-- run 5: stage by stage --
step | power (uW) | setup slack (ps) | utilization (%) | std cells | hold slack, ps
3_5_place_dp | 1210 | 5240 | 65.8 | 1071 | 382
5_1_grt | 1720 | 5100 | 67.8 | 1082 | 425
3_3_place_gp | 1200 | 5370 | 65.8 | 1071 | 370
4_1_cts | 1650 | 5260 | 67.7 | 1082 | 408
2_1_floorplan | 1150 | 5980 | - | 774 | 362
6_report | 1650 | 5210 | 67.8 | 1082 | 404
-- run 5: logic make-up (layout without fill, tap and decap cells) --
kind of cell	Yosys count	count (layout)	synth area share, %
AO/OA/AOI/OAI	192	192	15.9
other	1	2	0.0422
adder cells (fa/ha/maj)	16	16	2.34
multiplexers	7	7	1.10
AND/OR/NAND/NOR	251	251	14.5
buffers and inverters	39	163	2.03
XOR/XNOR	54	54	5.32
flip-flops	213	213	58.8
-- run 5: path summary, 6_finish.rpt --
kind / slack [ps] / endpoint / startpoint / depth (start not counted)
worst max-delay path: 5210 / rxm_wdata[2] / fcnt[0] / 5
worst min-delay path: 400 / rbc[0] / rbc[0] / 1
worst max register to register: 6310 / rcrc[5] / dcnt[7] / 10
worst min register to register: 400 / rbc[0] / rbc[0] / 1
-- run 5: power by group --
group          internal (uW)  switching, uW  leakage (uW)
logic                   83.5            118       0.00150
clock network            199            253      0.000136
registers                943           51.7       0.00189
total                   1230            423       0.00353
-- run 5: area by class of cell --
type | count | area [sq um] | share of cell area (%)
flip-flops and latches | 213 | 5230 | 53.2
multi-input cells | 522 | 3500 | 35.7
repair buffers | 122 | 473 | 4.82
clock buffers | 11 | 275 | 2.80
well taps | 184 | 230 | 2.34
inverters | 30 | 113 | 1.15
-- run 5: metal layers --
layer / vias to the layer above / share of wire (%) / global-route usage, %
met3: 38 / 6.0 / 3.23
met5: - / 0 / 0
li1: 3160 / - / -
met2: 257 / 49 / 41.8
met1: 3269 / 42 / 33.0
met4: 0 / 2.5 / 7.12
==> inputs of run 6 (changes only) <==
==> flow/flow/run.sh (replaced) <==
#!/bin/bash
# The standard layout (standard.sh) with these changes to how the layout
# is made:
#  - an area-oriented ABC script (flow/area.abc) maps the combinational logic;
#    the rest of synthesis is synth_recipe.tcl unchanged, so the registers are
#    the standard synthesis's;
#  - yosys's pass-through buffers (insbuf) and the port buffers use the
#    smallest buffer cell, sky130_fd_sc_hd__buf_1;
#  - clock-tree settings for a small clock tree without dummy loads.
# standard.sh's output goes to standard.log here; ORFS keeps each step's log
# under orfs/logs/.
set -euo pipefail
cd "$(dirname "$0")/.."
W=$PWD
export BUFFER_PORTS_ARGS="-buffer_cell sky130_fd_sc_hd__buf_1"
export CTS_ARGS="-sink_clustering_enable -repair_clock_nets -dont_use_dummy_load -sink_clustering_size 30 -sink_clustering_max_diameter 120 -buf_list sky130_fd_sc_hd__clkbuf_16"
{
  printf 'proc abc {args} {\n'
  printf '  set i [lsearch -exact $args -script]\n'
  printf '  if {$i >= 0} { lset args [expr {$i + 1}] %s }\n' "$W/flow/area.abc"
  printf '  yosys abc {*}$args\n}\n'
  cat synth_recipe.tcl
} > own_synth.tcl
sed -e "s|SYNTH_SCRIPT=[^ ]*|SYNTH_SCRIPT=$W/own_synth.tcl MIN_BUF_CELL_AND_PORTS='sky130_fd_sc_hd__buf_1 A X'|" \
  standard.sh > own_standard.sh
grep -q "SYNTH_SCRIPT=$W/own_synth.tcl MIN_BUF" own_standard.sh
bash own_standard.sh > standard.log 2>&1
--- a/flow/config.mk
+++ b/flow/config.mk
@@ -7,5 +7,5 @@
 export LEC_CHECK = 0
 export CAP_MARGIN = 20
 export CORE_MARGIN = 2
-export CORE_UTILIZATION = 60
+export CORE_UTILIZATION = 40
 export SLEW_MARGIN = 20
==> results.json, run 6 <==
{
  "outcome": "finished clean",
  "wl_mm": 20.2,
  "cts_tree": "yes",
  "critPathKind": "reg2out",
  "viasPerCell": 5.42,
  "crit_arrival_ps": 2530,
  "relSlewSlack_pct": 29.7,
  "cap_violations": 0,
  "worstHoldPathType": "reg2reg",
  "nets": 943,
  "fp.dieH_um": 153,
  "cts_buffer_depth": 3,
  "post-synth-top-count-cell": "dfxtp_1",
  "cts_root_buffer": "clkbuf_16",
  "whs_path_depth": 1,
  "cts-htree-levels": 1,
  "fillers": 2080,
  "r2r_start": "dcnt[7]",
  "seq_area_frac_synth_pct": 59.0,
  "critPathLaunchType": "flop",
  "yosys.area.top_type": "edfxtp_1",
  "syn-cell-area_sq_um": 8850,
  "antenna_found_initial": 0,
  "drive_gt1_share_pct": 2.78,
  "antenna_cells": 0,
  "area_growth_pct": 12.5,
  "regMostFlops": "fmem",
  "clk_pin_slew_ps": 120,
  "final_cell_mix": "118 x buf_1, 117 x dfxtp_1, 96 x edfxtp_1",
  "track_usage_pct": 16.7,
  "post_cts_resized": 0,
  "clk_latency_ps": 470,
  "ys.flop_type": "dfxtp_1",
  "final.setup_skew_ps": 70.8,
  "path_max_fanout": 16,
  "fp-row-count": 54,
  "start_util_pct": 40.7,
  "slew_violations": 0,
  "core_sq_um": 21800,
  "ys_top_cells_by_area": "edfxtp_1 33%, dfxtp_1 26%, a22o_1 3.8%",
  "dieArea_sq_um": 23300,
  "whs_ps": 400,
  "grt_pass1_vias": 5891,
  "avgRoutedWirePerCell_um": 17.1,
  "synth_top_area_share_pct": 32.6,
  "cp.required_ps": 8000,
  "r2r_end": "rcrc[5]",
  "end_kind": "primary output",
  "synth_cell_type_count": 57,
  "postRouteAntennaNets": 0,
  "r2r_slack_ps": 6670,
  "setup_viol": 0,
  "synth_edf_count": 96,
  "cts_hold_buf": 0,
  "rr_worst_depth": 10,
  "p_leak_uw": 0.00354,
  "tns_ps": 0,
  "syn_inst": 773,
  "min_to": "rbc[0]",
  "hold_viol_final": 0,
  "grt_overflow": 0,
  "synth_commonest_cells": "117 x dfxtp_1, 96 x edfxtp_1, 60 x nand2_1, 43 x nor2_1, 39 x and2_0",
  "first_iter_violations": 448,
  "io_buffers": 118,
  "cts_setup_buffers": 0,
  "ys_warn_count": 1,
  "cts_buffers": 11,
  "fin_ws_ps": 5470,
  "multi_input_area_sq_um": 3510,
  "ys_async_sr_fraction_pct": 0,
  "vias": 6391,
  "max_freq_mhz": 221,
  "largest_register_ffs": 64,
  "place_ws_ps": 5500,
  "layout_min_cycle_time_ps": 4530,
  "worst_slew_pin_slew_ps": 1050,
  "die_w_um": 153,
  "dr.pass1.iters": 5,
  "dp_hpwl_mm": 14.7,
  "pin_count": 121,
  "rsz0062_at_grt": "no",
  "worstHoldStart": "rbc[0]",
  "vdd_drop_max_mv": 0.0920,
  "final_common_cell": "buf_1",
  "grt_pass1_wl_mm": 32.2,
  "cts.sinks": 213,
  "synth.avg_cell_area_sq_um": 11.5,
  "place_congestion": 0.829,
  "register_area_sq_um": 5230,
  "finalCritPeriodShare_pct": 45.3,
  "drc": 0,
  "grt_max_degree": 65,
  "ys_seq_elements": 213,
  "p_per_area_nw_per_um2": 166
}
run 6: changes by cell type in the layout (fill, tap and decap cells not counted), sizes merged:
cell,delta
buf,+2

• Work request:
Pull out all lines from the entries above in which the word "group" appears.

• Problem solution:
-- run 5: power by group --
group          internal (uW)  switching, uW  leakage (uW)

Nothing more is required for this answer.